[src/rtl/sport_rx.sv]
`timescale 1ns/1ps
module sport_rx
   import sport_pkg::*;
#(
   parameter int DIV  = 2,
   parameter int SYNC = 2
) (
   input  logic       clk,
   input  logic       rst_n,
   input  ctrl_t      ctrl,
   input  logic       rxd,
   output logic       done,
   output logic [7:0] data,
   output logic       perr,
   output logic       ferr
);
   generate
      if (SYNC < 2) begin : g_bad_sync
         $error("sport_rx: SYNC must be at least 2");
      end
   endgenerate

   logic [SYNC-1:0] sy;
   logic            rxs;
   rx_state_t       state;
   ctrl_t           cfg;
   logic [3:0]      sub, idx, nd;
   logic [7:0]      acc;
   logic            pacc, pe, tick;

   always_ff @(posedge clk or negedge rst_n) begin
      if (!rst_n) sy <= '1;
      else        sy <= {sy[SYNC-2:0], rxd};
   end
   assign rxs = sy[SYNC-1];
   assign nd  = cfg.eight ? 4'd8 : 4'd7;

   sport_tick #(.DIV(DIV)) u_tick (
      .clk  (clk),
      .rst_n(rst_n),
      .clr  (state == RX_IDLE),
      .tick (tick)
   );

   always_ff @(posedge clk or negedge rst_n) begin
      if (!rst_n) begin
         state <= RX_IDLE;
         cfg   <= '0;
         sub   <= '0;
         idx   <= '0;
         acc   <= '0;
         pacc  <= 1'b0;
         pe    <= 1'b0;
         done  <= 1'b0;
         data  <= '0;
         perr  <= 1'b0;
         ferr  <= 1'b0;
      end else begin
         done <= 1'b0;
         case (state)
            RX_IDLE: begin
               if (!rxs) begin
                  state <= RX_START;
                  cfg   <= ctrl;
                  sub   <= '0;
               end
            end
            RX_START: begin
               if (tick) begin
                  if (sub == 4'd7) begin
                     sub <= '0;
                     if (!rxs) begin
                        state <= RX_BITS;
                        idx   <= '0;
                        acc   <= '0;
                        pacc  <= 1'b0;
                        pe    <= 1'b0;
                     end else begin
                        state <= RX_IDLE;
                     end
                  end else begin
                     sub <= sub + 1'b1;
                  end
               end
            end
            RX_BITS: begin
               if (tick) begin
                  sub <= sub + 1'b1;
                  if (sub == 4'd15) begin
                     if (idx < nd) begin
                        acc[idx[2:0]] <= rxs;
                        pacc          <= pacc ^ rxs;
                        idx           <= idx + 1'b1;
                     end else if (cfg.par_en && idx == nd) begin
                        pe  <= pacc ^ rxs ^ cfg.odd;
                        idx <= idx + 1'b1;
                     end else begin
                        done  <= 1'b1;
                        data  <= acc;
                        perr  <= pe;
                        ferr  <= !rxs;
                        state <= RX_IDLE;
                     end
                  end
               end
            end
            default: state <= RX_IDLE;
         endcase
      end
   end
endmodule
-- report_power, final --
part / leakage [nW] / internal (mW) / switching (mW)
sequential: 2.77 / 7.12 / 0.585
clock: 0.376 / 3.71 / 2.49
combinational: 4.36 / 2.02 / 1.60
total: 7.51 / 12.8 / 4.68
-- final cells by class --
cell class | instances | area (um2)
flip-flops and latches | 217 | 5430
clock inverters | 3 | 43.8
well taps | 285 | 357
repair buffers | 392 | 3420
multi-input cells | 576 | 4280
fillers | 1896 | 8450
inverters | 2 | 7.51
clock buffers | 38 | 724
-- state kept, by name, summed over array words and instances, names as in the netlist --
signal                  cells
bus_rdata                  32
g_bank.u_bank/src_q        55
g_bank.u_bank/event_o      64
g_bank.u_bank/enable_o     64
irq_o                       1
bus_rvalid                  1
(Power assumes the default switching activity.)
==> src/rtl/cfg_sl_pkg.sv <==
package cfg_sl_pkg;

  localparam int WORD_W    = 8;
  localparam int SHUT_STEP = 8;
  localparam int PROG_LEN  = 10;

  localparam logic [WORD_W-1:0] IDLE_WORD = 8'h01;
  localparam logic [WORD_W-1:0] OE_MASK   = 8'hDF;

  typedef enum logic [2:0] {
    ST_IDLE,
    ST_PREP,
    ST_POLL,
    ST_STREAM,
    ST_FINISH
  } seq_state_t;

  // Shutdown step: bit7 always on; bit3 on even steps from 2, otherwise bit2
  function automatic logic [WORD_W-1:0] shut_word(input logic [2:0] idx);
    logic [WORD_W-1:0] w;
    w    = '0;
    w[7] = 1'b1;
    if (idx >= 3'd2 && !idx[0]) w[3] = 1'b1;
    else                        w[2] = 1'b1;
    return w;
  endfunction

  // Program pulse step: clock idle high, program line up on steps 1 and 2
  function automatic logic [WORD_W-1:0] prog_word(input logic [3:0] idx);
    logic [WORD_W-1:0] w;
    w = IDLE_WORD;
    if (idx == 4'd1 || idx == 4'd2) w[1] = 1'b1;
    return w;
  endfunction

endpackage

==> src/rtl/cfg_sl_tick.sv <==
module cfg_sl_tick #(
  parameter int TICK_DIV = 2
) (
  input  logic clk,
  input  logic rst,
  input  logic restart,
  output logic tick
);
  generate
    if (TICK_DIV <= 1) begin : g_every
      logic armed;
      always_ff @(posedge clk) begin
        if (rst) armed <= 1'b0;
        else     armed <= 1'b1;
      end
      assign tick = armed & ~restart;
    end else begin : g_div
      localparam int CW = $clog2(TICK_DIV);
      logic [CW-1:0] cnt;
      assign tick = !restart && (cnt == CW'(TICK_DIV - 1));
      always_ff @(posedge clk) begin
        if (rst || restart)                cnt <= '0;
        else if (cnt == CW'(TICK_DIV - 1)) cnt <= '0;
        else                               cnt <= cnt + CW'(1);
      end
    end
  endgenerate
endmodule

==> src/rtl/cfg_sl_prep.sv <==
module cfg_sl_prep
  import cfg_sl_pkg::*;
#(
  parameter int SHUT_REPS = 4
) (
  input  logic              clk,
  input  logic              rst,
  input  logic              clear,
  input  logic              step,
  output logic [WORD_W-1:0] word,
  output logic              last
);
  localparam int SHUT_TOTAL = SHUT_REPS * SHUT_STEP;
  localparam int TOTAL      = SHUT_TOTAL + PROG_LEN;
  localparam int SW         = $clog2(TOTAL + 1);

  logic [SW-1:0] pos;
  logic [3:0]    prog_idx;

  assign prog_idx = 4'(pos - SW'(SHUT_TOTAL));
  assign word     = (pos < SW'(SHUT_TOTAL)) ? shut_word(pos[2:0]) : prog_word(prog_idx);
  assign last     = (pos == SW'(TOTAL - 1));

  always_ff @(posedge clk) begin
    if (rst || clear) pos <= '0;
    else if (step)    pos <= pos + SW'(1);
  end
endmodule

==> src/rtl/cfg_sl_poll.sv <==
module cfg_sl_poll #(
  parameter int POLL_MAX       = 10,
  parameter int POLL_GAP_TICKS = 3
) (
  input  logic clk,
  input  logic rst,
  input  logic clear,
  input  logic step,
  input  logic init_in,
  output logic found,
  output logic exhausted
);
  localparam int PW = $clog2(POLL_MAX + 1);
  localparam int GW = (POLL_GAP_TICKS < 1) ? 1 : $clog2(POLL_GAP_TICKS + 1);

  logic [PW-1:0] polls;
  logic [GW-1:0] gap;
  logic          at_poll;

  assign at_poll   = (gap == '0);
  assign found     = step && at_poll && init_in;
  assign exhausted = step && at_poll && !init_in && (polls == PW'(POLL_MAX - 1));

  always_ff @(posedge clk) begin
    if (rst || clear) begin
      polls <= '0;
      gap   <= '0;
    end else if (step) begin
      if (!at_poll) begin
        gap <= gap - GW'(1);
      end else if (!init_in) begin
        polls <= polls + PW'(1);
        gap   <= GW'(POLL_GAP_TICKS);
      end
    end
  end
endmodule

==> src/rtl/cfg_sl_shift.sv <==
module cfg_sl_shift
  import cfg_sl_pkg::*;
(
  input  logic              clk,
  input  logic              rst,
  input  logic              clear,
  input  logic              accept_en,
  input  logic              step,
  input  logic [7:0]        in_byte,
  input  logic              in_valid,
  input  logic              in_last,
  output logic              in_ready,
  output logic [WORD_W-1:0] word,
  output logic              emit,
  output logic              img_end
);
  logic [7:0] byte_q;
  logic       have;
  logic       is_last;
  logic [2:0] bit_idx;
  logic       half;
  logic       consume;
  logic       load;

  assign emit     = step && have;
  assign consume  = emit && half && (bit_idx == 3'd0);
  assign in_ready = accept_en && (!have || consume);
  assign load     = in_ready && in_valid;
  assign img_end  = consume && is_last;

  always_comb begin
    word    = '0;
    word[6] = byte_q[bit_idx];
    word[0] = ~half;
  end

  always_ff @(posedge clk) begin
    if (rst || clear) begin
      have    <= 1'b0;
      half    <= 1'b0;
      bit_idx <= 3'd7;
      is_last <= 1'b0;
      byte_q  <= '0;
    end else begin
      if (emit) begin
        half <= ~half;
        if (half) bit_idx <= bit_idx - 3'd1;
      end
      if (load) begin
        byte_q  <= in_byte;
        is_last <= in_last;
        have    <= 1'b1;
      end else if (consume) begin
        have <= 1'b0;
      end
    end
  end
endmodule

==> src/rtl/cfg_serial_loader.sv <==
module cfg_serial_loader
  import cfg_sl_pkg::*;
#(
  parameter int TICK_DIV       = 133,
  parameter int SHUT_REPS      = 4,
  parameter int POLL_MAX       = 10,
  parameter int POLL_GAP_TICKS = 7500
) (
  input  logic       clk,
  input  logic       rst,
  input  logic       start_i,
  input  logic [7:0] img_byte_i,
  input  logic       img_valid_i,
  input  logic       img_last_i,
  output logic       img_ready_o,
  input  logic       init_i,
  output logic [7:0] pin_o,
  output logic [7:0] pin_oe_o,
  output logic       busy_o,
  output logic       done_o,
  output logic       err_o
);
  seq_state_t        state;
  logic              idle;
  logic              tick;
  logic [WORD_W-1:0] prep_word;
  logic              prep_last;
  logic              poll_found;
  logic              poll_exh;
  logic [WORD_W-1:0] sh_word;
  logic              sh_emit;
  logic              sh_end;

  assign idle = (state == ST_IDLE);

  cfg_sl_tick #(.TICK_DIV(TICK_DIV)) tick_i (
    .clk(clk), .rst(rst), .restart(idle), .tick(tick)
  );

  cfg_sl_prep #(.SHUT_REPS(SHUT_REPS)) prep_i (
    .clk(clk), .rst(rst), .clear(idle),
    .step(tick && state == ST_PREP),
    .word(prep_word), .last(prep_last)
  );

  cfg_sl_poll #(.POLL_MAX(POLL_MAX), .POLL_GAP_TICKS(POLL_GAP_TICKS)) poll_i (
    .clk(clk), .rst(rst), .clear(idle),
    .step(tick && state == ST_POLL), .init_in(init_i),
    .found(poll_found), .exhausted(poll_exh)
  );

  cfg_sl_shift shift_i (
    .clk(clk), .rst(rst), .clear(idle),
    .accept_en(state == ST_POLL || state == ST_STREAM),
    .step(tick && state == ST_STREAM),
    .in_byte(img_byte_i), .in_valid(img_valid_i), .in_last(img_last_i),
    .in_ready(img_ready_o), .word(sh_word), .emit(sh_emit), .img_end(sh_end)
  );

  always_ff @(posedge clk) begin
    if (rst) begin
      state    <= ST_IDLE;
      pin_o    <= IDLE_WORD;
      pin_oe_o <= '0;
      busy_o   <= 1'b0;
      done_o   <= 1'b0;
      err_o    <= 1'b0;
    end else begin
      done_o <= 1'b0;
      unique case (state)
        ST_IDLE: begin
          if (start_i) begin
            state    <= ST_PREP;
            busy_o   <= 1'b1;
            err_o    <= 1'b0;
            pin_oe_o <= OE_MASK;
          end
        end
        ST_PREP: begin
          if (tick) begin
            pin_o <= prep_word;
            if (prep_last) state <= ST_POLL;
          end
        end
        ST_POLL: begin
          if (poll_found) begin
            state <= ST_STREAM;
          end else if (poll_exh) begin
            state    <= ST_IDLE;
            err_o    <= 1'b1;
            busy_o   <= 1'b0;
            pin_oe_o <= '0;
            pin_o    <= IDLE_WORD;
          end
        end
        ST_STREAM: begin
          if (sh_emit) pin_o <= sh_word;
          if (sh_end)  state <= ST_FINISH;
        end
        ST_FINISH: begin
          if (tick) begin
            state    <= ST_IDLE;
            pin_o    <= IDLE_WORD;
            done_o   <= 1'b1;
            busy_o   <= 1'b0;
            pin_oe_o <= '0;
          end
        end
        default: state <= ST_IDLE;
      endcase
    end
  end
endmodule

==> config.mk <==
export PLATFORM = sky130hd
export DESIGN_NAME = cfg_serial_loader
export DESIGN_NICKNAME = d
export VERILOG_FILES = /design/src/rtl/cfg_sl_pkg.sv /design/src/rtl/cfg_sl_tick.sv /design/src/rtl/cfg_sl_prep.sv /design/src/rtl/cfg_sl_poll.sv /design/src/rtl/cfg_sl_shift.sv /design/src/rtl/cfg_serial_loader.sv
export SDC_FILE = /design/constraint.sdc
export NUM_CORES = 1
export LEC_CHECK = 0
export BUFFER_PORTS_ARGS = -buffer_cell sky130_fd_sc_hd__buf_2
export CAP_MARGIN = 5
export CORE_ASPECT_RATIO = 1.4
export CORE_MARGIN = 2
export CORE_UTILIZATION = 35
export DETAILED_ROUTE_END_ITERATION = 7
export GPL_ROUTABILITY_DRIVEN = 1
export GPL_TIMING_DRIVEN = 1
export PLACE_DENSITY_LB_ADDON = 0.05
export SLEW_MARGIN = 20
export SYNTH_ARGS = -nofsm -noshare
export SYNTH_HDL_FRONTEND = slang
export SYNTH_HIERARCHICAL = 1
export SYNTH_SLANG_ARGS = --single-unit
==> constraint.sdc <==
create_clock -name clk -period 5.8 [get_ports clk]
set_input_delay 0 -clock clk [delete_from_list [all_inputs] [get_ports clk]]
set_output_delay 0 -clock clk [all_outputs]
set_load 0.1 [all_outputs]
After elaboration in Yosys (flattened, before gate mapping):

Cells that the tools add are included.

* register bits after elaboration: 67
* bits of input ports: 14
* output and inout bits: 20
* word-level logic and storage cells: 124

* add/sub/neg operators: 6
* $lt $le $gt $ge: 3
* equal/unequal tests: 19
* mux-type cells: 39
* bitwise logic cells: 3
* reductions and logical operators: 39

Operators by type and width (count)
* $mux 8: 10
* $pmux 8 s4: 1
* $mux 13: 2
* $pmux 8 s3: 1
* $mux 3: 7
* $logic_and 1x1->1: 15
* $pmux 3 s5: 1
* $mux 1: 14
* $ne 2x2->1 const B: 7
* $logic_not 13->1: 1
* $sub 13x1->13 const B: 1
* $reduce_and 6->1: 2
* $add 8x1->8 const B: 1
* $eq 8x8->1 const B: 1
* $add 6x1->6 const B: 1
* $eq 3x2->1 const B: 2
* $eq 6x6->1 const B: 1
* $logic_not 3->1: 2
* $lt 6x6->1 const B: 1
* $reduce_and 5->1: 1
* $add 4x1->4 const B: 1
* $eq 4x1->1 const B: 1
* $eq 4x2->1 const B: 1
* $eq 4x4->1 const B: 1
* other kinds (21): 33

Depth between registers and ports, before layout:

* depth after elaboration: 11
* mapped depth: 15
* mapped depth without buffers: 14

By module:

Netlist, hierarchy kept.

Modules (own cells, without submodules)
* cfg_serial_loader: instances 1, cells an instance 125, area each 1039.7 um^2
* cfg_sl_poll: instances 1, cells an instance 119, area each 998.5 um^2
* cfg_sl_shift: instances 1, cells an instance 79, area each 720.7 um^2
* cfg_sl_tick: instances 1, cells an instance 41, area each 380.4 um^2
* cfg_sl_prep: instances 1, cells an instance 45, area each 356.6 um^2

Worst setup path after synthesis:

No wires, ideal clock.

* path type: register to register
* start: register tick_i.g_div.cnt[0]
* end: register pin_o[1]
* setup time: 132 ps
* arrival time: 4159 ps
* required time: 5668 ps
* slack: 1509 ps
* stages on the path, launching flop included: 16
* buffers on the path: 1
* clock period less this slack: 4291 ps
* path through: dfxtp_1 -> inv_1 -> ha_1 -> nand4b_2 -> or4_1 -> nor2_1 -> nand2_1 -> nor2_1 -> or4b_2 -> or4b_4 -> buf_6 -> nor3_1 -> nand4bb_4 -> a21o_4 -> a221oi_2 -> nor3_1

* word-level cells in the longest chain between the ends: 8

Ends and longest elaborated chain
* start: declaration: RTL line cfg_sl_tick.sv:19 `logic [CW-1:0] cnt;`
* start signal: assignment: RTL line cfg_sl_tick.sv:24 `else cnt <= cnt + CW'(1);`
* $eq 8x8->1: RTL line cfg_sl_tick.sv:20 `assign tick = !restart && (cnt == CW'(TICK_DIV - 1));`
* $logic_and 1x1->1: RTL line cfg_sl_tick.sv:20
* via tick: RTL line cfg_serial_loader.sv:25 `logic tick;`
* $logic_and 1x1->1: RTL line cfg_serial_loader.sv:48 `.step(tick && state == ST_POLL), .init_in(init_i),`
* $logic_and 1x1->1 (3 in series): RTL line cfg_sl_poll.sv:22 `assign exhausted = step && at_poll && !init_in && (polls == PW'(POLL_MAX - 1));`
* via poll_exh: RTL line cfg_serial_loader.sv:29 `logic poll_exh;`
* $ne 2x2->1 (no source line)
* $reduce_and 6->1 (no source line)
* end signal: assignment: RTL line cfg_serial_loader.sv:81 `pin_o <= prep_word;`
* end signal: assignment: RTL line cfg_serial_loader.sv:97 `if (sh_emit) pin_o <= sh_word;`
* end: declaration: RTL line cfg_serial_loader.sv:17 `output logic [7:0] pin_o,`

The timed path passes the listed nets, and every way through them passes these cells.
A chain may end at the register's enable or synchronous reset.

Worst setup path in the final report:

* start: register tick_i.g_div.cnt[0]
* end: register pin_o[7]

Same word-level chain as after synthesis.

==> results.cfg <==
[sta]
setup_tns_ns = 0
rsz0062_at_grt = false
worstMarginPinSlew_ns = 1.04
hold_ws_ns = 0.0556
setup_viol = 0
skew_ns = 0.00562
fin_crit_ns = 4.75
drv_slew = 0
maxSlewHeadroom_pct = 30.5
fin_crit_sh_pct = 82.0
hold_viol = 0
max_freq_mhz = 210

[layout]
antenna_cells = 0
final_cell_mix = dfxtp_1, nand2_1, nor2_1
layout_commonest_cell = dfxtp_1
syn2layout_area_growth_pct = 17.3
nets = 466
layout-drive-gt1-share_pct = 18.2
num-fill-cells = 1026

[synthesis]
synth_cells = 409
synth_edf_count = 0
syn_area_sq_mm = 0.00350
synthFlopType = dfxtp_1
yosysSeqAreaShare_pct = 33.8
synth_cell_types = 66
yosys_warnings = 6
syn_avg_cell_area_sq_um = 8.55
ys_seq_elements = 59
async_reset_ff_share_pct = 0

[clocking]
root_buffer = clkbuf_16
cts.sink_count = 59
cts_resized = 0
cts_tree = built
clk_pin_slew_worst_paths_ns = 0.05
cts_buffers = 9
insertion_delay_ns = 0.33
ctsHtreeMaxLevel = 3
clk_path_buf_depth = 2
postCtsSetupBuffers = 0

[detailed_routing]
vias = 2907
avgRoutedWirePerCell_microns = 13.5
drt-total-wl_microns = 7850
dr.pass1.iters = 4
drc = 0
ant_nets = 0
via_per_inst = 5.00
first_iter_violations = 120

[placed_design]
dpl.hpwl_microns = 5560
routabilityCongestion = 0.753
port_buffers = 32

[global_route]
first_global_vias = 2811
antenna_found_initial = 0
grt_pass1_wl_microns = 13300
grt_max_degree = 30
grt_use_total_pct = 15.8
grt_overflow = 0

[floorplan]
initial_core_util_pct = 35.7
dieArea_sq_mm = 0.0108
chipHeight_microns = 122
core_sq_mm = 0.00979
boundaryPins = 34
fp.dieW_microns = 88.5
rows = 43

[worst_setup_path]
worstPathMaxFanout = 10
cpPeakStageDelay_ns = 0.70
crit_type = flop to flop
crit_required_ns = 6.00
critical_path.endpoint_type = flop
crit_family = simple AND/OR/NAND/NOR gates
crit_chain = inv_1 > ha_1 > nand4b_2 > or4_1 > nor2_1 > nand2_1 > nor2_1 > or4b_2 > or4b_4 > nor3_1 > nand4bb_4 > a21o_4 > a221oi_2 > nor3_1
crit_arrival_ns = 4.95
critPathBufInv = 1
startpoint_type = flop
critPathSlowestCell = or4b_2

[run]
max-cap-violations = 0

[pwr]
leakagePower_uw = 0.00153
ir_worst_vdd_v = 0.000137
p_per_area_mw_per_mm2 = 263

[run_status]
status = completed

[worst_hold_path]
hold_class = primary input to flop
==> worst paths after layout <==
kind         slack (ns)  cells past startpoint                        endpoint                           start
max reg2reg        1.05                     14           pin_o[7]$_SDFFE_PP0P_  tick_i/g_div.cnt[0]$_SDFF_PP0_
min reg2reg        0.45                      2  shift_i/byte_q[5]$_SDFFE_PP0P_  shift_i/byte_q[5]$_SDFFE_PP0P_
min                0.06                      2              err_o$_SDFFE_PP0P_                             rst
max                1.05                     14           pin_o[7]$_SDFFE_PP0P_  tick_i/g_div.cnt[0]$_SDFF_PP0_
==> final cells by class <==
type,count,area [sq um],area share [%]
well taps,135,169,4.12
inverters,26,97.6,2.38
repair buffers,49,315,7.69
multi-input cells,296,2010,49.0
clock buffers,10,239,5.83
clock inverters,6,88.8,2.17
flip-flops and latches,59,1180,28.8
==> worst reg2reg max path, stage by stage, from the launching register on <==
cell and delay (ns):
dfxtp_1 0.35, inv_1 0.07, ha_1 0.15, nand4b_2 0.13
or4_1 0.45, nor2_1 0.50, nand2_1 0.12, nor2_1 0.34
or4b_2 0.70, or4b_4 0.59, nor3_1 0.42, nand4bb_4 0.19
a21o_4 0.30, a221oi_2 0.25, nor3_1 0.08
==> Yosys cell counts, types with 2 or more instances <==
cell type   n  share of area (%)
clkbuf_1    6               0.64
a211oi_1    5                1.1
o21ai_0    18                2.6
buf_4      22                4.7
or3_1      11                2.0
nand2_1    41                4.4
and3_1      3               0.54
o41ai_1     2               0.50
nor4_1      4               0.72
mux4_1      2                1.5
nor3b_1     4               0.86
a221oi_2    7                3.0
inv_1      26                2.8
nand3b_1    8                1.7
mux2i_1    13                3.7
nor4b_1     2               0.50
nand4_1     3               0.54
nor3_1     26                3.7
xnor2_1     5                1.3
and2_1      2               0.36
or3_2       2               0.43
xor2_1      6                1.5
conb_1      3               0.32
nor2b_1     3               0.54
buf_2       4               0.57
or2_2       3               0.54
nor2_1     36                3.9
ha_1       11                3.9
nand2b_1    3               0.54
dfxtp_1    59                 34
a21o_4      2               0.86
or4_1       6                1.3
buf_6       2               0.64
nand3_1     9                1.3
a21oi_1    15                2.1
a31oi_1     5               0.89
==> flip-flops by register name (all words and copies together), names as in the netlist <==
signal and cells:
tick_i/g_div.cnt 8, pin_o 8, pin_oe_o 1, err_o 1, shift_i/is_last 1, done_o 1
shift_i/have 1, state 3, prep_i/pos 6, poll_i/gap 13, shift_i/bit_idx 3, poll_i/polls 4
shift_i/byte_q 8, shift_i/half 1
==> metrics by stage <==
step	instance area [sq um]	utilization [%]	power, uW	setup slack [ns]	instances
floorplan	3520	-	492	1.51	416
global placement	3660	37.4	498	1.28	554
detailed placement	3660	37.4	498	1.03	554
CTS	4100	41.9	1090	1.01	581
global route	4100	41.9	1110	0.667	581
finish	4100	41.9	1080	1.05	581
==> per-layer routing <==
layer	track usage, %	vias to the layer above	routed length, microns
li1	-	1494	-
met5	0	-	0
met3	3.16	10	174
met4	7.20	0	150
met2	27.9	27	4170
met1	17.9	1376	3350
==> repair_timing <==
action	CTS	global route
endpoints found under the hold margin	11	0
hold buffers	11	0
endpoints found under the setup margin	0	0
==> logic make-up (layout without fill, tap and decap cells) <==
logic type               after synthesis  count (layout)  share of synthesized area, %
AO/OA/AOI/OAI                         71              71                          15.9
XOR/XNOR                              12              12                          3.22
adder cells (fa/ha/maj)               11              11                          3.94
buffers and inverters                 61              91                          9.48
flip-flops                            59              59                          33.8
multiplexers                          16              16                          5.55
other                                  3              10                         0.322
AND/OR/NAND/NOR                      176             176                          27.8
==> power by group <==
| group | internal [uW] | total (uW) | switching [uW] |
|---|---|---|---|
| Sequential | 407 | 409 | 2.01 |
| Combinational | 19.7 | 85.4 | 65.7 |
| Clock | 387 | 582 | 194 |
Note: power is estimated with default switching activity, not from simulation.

- [Problem requirements]
For this exercise, output exactly the lines above from the line with "layout_commonest_cell = dfxtp_1" to the line with "cells past startpoint", counting both, and leave out the rest.

- [Response to this exercise]
layout_commonest_cell = dfxtp_1
syn2layout_area_growth_pct = 17.3
nets = 466
layout-drive-gt1-share_pct = 18.2
num-fill-cells = 1026

[synthesis]
synth_cells = 409
synth_edf_count = 0
syn_area_sq_mm = 0.00350
synthFlopType = dfxtp_1
yosysSeqAreaShare_pct = 33.8
synth_cell_types = 66
yosys_warnings = 6
syn_avg_cell_area_sq_um = 8.55
ys_seq_elements = 59
async_reset_ff_share_pct = 0

[clocking]
root_buffer = clkbuf_16
cts.sink_count = 59
cts_resized = 0
cts_tree = built
clk_pin_slew_worst_paths_ns = 0.05
cts_buffers = 9
insertion_delay_ns = 0.33
ctsHtreeMaxLevel = 3
clk_path_buf_depth = 2
postCtsSetupBuffers = 0

[detailed_routing]
vias = 2907
avgRoutedWirePerCell_microns = 13.5
drt-total-wl_microns = 7850
dr.pass1.iters = 4
drc = 0
ant_nets = 0
via_per_inst = 5.00
first_iter_violations = 120

[placed_design]
dpl.hpwl_microns = 5560
routabilityCongestion = 0.753
port_buffers = 32

[global_route]
first_global_vias = 2811
antenna_found_initial = 0
grt_pass1_wl_microns = 13300
grt_max_degree = 30
grt_use_total_pct = 15.8
grt_overflow = 0

[floorplan]
initial_core_util_pct = 35.7
dieArea_sq_mm = 0.0108
chipHeight_microns = 122
core_sq_mm = 0.00979
boundaryPins = 34
fp.dieW_microns = 88.5
rows = 43

[worst_setup_path]
worstPathMaxFanout = 10
cpPeakStageDelay_ns = 0.70
crit_type = flop to flop
crit_required_ns = 6.00
critical_path.endpoint_type = flop
crit_family = simple AND/OR/NAND/NOR gates
crit_chain = inv_1 > ha_1 > nand4b_2 > or4_1 > nor2_1 > nand2_1 > nor2_1 > or4b_2 > or4b_4 > nor3_1 > nand4bb_4 > a21o_4 > a221oi_2 > nor3_1
crit_arrival_ns = 4.95
critPathBufInv = 1
startpoint_type = flop
critPathSlowestCell = or4b_2

[run]
max-cap-violations = 0

[pwr]
leakagePower_uw = 0.00153
ir_worst_vdd_v = 0.000137
p_per_area_mw_per_mm2 = 263

[run_status]
status = completed

[worst_hold_path]
hold_class = primary input to flop
==> worst paths after layout <==
kind         slack (ns)  cells past startpoint                        endpoint                           start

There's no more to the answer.